### EXERCISE DIRECTIONS
Check each line below for the word "arrival" and give the number of lines that have it, nothing more.

-- Opening Marker --

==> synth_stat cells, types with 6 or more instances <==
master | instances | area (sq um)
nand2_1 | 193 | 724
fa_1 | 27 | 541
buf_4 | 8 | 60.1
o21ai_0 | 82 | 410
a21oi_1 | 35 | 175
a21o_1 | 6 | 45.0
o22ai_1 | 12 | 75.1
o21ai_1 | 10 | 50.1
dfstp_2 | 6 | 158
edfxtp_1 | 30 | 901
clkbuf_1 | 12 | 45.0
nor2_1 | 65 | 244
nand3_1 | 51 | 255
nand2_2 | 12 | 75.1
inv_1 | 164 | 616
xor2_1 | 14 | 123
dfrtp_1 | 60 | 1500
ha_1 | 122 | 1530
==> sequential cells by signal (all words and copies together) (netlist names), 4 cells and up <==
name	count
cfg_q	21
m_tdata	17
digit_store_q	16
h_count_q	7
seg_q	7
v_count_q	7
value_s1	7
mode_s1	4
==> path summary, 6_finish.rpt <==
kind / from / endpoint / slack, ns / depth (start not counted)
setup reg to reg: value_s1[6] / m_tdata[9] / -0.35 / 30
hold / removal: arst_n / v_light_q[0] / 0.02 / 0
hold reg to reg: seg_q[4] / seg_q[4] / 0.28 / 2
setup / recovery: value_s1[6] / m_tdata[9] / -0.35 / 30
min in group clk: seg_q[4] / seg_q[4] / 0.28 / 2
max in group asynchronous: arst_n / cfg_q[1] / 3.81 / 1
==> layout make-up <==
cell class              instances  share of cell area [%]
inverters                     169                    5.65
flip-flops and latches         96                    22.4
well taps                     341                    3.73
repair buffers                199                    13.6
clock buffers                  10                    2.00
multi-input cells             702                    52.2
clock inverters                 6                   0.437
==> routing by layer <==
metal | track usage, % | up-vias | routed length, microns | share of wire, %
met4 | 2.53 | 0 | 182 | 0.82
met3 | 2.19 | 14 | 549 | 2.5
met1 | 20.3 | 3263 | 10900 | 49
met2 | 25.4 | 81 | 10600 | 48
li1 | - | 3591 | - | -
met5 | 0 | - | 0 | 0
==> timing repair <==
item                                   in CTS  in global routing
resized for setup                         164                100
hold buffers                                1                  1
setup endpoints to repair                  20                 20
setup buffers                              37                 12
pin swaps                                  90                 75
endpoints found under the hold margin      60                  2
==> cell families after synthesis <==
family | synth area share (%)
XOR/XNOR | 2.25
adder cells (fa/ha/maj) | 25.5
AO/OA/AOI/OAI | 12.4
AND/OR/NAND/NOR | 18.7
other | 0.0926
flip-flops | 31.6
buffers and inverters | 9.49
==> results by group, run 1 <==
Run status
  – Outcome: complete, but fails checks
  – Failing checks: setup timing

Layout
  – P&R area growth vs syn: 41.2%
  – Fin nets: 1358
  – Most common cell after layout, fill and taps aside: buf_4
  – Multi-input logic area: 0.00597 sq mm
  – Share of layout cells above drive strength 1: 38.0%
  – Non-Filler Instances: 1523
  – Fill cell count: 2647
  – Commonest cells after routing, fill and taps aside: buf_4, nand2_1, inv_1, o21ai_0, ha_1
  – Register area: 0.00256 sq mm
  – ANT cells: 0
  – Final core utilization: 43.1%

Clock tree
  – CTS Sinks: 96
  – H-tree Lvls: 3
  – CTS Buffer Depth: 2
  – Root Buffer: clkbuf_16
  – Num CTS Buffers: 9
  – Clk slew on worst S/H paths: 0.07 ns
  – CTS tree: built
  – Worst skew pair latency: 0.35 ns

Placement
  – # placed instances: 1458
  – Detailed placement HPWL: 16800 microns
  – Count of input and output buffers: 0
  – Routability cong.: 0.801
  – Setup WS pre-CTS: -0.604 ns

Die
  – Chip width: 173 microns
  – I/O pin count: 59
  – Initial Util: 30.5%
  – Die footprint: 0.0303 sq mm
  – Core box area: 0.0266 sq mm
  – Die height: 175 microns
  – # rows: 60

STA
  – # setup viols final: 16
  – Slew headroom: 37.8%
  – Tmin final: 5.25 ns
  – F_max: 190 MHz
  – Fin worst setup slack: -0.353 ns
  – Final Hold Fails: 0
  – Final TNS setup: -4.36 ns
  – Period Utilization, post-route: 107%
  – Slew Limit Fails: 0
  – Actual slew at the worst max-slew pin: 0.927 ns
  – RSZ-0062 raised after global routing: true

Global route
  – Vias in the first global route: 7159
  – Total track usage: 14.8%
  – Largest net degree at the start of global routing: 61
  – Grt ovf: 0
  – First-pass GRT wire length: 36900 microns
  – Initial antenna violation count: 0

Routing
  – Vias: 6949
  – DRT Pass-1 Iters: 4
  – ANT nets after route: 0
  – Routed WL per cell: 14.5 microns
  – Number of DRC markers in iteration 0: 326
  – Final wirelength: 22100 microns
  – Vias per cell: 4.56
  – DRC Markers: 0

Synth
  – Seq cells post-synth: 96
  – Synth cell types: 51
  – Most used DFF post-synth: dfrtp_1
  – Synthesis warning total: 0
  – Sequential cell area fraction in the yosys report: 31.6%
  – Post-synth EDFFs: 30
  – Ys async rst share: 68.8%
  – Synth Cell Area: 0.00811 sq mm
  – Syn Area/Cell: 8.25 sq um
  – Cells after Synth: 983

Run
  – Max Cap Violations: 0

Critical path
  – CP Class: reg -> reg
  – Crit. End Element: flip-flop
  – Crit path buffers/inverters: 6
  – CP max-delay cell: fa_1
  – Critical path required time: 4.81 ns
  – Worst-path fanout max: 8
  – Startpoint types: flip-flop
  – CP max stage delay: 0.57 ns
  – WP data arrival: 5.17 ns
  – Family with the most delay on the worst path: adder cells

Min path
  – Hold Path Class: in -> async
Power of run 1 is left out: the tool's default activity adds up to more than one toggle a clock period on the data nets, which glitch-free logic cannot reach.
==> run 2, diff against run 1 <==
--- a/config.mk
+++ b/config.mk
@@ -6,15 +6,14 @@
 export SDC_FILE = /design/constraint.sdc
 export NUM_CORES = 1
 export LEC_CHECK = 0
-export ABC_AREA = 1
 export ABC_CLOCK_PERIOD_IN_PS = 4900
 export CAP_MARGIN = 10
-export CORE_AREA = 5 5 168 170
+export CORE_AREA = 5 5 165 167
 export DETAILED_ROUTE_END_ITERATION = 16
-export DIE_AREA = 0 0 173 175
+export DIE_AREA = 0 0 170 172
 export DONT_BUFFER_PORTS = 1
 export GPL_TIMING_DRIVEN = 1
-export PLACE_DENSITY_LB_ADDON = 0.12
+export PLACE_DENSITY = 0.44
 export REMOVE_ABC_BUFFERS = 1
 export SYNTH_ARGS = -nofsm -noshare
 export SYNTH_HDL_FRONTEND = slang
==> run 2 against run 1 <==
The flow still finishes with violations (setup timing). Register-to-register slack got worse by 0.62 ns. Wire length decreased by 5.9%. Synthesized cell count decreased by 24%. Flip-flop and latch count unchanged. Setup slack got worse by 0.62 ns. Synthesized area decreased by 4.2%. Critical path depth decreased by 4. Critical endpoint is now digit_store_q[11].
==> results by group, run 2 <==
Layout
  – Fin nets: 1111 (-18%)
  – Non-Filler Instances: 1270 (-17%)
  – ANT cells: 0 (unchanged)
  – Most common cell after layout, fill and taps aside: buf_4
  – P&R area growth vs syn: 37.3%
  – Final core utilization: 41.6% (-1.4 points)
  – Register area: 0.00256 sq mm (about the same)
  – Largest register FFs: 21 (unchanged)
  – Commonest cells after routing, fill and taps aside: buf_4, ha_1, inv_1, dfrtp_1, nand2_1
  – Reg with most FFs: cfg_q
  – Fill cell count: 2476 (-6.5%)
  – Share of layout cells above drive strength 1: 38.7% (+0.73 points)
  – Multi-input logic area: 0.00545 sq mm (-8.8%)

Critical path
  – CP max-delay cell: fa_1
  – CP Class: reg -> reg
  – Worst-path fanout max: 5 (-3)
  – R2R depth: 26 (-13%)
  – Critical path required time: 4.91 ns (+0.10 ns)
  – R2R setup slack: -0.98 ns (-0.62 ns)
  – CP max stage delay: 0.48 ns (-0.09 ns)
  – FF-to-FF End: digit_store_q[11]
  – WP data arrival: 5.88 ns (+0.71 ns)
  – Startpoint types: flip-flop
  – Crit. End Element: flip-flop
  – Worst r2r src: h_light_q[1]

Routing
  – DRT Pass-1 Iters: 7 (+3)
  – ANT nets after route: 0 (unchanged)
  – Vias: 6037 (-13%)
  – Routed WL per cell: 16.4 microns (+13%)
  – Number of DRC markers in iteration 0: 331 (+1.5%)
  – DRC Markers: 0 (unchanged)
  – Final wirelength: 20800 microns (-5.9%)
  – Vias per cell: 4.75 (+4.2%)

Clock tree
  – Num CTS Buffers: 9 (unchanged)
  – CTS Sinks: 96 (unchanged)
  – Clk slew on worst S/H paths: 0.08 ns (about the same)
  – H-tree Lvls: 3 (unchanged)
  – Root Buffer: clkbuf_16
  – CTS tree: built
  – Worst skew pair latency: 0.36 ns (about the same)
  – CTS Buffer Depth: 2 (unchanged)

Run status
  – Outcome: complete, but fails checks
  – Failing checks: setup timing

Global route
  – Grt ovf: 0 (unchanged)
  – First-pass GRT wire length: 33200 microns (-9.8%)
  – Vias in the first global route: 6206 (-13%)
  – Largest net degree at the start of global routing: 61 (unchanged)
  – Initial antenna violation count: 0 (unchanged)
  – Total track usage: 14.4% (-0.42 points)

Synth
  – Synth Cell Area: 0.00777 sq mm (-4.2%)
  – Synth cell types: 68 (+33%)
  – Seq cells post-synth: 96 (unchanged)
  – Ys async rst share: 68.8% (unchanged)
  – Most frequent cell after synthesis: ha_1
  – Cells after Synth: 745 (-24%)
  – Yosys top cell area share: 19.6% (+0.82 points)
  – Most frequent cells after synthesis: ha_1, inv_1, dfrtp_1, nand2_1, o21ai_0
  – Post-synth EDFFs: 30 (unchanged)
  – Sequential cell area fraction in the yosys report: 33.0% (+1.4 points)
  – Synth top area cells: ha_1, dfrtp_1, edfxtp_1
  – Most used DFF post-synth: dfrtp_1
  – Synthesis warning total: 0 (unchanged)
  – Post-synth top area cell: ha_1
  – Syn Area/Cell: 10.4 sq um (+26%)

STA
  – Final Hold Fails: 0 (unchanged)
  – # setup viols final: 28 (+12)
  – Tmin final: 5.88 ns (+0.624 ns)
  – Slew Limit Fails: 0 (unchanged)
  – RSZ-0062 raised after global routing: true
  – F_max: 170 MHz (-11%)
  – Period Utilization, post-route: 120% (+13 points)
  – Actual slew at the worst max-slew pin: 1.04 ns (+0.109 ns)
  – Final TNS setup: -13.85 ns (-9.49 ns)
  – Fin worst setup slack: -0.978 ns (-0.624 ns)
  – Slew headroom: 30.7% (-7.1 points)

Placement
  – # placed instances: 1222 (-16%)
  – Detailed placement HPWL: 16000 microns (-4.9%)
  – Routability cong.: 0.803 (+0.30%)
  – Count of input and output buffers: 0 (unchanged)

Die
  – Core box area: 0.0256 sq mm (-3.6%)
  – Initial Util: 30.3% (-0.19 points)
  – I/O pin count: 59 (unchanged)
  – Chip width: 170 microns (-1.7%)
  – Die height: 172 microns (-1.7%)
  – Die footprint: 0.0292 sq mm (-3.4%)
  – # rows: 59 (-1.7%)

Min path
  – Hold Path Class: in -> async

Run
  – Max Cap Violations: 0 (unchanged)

-- Closing Marker --

### WRITTEN SOLUTION
2